→ Assignment
Check each line of the data for "worst", and copy the ones that have it.

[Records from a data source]
____________________

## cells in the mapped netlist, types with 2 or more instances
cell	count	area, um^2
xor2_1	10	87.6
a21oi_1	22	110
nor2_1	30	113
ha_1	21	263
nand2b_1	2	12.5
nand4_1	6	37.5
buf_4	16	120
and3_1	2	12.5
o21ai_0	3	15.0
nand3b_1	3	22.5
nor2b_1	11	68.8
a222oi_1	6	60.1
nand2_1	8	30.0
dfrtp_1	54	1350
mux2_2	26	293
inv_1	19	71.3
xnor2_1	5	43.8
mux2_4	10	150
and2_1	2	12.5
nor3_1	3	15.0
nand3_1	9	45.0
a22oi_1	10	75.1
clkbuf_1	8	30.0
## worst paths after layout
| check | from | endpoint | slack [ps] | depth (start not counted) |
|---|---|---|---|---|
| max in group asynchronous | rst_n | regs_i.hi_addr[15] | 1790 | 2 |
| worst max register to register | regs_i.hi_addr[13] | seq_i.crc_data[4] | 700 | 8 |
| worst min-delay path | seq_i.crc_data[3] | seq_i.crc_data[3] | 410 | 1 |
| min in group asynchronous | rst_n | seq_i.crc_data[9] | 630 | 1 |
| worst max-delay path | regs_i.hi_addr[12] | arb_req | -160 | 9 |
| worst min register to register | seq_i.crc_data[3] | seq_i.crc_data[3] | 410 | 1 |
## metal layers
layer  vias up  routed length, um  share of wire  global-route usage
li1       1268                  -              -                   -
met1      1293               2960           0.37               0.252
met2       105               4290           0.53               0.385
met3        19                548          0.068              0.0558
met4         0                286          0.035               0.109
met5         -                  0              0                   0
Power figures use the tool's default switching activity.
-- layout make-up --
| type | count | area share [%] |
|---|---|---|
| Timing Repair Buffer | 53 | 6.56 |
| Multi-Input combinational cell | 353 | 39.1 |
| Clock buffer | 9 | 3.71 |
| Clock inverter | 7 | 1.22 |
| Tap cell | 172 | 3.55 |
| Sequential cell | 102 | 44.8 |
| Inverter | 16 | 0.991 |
===== src/rtl/pwm_gen_ctrl.sv =====
module pwm_gen_ctrl
  import pwm_gen_pkg::*;
#(
  parameter int CNT_W = 16,
  parameter int REG_W = 32
) (
  input  logic             clk,
  input  logic             rstN,
  input  logic             wrEn,
  input  logic [1:0]       wrAddr,
  input  logic [REG_W-1:0] wrData,
  input  logic [1:0]       rdAddr,
  output logic [REG_W-1:0] rdData,
  input  logic             syncReq,
  input  logic             debugHalt,
  input  logic             atZero,
  output strobe_t          strobe,
  output logic [CNT_W-1:0] shLoad,
  output logic [CNT_W-1:0] shCmpA,
  output logic [CNT_W-1:0] shCmpB
);
  localparam int NSH = 3;

  logic [CTRL_W-1:0] ctrlQ;
  logic [CNT_W-1:0]  shadowQ [NSH];
  logic              pendQ   [NSH];
  logic [NSH-1:0]    commit;

  always_ff @(posedge clk or negedge rstN) begin
    if (!rstN)                          ctrlQ <= '0;
    else if (wrEn && wrAddr == ADDR_CTRL) ctrlQ <= wrData[CTRL_W-1:0];
  end

  generate
    for (genvar i = 0; i < NSH; i++) begin : g_shadow
      localparam logic [1:0] MY_ADDR = 2'(i + 1);

      always_ff @(posedge clk or negedge rstN) begin
        if (!rstN) begin
          shadowQ[i] <= '0;
          pendQ[i]   <= 1'b0;
        end else begin
          if (wrEn && wrAddr == MY_ADDR) shadowQ[i] <= wrData[CNT_W-1:0];
          pendQ[i] <= syncReq | (pendQ[i] & ~atZero);
        end
      end

      assign commit[i] = atZero & (ctrlQ[BIT_SYNC_LO+i] ? pendQ[i] : 1'b1);

      // a latched request is consumed by the next zero edge
      assert_pend_clear_R8: assert property (@(posedge clk) disable iff (!rstN)
        pendQ[i] && atZero && !syncReq |=> !pendQ[i]);
    end

    if (CNT_W < REG_W) begin : g_unused
      logic unusedWrHigh;
      assign unusedWrHigh = ^wrData[REG_W-1:CNT_W];
    end
  endgenerate

  assign strobe.enable     = ctrlQ[BIT_ENABLE];
  assign strobe.upDown     = ctrlQ[BIT_UPDOWN];
  assign strobe.holdAtZero = debugHalt & ~ctrlQ[BIT_DBG_RUN];
  assign strobe.commitLoad = commit[0];
  assign strobe.commitCmp  = commit[2:1];

  assign shLoad = shadowQ[0];
  assign shCmpA = shadowQ[1];
  assign shCmpB = shadowQ[2];

  always_comb begin
    rdData = '0;
    if (rdAddr == ADDR_CTRL) rdData[CTRL_W-1:0] = ctrlQ;
    else                     rdData[CNT_W-1:0]  = shadowQ[rdAddr - 2'd1];
  end

endmodule


===== src/rtl/pwm_gen_datapath.sv =====
module pwm_gen_datapath
  import pwm_gen_pkg::*;
#(
  parameter int CNT_W = 16
) (
  input  logic             clk,
  input  logic             rstN,
  input  strobe_t          strobe,
  input  logic [CNT_W-1:0] shLoad,
  input  logic [CNT_W-1:0] shCmpA,
  input  logic [CNT_W-1:0] shCmpB,
  output logic [CNT_W-1:0] count,
  output logic             atZero,
  output logic             pwmA,
  output logic             pwmB
);
  localparam int NCH = 2;

  logic [CNT_W-1:0] cntQ, cntNext, loadAct, loadNext;
  logic             dirUpQ, dirNext;
  logic [CNT_W-1:0] cmpSh  [NCH];
  logic [CNT_W-1:0] cmpAct [NCH];
  logic [NCH-1:0]   pwmRaw;

  assign atZero   = (cntQ == '0);
  assign loadNext = strobe.commitLoad ? shLoad : loadAct;
  assign cmpSh[0] = shCmpA;
  assign cmpSh[1] = shCmpB;

  always_comb begin
    cntNext = cntQ;
    dirNext = dirUpQ;
    if (!strobe.enable) begin
      cntNext = '0;
      dirNext = 1'b1;
    end else if (atZero && strobe.holdAtZero) begin
      cntNext = cntQ;
    end else if (!strobe.upDown) begin
      cntNext = atZero ? loadNext : cntQ - 1'b1;
    end else if (atZero) begin
      dirNext = 1'b1;
      cntNext = (loadNext == '0) ? '0 : CNT_W'(1);
    end else if (dirUpQ && cntQ < loadAct) begin
      cntNext = cntQ + 1'b1;
    end else begin
      dirNext = 1'b0;
      cntNext = cntQ - 1'b1;
    end
  end

  always_ff @(posedge clk or negedge rstN) begin
    if (!rstN) begin
      cntQ    <= '0;
      dirUpQ  <= 1'b1;
      loadAct <= '0;
    end else begin
      cntQ    <= cntNext;
      dirUpQ  <= dirNext;
      loadAct <= loadNext;
    end
  end

  generate
    for (genvar i = 0; i < NCH; i++) begin : g_chan
      always_ff @(posedge clk or negedge rstN) begin
        if (!rstN)                    cmpAct[i] <= '0;
        else if (strobe.commitCmp[i]) cmpAct[i] <= cmpSh[i];
      end

      assign pwmRaw[i] = strobe.enable &
        (strobe.upDown ? (cntQ <= cmpAct[i])
                       : ((cntQ != cmpAct[i]) && (atZero || cntQ > cmpAct[i])));

      // compare working copy moves only at a zero edge
      assert_cmp_stable_R10: assert property (@(posedge clk) disable iff (!rstN)
        !atZero |=> $stable(cmpAct[i]));
    end
  endgenerate

  assign count = cntQ;
  assign pwmA  = pwmRaw[0];
  assign pwmB  = pwmRaw[1];

  assert_disabled_zero_R2: assert property (@(posedge clk) disable iff (!rstN)
    !strobe.enable |=> cntQ == '0);

  assert_down_step_R3: assert property (@(posedge clk) disable iff (!rstN)
    strobe.enable && !strobe.upDown && cntQ != '0 |=> cntQ == $past(cntQ) - 1'b1);

  assert_updown_step_R4: assert property (@(posedge clk) disable iff (!rstN)
    strobe.enable && strobe.upDown && cntQ != '0
      |=> (cntQ == $past(cntQ) + 1'b1) || (cntQ == $past(cntQ) - 1'b1));

  assert_halt_park_R9: assert property (@(posedge clk) disable iff (!rstN)
    strobe.enable && strobe.holdAtZero && cntQ == '0 |=> cntQ == '0);

  assert_load_stable_R10: assert property (@(posedge clk) disable iff (!rstN)
    !atZero |=> $stable(loadAct));

endmodule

____________________

→ Task result
## worst paths after layout
| worst max register to register | regs_i.hi_addr[13] | seq_i.crc_data[4] | 700 | 8 |
| worst min-delay path | seq_i.crc_data[3] | seq_i.crc_data[3] | 410 | 1 |
| worst max-delay path | regs_i.hi_addr[12] | arb_req | -160 | 9 |
| worst min register to register | seq_i.crc_data[3] | seq_i.crc_data[3] | 410 | 1 |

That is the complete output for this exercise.